### What to do
Search the data for lines holding the word "longest". State how many there are, and nothing else.

### Records to use
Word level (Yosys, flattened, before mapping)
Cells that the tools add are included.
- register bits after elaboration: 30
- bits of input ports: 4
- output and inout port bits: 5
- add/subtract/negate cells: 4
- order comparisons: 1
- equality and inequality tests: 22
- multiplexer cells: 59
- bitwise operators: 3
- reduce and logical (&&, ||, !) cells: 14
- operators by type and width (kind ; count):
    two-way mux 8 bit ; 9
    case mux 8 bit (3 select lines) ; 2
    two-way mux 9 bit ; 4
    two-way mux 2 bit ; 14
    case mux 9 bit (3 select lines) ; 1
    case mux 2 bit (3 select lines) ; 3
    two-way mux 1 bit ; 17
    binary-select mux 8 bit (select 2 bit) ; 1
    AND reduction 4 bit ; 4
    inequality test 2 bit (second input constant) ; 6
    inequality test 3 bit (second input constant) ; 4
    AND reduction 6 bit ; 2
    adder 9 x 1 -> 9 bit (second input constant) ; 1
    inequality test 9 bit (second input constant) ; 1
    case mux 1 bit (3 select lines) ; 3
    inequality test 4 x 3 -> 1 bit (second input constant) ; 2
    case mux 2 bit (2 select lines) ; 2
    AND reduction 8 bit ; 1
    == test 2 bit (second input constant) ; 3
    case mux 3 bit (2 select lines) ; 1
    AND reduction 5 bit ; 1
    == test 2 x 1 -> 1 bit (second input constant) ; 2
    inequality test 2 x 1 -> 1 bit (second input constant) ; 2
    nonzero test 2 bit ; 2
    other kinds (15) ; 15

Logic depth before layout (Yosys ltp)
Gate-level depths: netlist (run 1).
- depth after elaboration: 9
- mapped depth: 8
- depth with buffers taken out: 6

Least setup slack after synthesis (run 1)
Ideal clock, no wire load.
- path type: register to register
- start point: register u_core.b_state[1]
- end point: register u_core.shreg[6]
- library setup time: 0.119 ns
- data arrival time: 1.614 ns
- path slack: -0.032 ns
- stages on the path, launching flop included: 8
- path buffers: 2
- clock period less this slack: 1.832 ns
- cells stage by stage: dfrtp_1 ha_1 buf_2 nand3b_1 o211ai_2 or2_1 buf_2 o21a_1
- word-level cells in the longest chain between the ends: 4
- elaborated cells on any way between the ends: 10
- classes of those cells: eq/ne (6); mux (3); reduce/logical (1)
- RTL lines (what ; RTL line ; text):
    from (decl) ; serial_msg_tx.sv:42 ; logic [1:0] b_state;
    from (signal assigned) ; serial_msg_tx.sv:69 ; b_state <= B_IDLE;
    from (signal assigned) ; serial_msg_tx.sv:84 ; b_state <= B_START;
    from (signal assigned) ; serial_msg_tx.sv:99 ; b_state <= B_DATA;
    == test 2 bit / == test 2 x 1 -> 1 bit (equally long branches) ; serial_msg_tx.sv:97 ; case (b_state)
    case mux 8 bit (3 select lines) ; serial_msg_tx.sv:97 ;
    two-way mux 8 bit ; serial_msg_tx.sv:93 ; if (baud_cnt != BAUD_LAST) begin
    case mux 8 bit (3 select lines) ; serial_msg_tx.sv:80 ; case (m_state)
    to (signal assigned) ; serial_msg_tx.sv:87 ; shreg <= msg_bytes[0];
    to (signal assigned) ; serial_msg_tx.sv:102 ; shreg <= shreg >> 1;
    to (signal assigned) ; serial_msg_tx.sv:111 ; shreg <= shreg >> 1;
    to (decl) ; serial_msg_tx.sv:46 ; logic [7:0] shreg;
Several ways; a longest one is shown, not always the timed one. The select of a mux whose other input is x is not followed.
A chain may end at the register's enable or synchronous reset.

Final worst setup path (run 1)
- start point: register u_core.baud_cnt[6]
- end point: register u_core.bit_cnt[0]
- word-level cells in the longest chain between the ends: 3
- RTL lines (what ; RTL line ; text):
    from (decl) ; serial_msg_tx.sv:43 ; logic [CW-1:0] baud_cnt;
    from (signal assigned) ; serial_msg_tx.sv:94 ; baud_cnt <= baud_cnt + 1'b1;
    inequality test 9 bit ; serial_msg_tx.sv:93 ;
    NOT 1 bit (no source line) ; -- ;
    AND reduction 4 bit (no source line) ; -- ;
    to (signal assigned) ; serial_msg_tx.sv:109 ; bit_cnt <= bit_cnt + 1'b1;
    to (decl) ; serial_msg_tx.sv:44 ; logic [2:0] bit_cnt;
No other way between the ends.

### Response to the exercise
3